----- RECORDED DATA

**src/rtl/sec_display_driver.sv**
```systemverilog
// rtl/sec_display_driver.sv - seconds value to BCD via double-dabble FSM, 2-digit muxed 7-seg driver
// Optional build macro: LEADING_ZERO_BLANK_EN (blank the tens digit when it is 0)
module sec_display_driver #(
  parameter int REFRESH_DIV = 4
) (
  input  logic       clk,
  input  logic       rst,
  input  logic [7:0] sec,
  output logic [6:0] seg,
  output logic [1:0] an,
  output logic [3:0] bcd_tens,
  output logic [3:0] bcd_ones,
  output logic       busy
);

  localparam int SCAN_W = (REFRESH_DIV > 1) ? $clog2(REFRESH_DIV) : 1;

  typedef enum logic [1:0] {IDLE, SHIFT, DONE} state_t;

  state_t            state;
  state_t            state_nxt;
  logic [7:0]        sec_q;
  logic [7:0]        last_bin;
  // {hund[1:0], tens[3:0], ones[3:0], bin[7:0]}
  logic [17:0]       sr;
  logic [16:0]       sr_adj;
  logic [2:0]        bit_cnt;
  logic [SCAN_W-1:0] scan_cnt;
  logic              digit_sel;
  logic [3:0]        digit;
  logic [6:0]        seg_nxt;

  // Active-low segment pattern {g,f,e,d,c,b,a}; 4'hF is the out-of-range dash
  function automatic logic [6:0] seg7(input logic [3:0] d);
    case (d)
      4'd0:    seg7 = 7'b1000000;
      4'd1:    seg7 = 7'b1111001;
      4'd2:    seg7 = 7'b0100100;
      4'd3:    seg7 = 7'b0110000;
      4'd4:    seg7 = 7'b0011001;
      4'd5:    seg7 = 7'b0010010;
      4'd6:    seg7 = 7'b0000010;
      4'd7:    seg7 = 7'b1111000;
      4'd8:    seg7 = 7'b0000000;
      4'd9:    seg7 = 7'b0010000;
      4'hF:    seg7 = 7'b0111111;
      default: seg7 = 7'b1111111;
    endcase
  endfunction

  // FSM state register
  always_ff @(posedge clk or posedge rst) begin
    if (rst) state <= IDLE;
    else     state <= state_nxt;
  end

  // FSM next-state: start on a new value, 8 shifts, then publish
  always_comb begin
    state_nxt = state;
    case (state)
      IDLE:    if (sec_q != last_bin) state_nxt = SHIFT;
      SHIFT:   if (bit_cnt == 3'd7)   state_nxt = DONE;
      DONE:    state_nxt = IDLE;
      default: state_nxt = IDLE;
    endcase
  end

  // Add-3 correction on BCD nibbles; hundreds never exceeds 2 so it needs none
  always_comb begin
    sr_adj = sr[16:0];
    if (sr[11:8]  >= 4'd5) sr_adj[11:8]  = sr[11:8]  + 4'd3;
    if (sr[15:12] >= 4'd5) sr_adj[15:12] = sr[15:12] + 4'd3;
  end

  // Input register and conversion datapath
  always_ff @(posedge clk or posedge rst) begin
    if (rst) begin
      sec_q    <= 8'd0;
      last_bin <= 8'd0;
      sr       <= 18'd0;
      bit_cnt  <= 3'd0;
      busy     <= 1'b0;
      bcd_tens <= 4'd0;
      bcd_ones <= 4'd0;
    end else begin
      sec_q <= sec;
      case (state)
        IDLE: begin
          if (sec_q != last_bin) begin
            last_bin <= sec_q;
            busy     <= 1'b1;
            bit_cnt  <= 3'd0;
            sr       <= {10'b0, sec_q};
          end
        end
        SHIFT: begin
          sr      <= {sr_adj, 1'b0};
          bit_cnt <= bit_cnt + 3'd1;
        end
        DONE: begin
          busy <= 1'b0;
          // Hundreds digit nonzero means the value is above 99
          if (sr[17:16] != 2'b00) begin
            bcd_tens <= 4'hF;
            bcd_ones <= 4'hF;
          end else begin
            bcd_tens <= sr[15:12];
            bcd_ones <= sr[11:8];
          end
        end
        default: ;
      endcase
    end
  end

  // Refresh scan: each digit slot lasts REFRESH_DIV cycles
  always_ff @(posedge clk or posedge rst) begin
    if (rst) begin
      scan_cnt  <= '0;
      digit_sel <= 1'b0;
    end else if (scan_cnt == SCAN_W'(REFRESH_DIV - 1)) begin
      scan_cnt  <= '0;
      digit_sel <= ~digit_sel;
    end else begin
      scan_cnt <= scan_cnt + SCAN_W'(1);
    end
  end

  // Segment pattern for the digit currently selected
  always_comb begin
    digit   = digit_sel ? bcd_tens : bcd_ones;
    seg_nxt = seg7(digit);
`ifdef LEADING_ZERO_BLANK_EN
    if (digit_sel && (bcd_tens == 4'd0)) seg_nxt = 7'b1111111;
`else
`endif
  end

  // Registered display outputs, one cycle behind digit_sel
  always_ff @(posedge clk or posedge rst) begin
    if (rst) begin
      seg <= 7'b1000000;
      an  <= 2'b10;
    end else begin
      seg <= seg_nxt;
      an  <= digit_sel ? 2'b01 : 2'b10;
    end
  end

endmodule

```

----------
----- RECORDED DATA

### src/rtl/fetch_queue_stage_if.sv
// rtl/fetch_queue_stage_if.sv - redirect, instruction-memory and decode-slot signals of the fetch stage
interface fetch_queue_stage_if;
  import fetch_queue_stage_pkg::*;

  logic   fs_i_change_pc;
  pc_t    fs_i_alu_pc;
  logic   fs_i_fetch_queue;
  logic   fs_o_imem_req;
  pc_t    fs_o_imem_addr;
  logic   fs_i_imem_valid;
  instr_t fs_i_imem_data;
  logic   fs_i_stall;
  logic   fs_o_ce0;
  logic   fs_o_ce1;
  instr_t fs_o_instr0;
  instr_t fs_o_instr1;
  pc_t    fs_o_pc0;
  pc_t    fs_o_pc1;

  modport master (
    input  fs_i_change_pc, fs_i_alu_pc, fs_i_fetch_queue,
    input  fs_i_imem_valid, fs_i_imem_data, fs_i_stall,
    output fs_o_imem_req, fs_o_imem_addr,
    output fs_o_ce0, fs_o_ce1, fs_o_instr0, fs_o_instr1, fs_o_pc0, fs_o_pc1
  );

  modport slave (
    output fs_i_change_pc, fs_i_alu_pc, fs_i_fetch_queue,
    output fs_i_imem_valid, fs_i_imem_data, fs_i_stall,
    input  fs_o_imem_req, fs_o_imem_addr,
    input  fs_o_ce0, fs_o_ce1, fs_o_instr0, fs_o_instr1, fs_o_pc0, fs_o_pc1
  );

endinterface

----------

From the entries above, copy each line that holds "value".

# OUTPUT:
// rtl/sec_display_driver.sv - seconds value to BCD via double-dabble FSM, 2-digit muxed 7-seg driver
  // FSM next-state: start on a new value, 8 shifts, then publish
          // Hundreds digit nonzero means the value is above 99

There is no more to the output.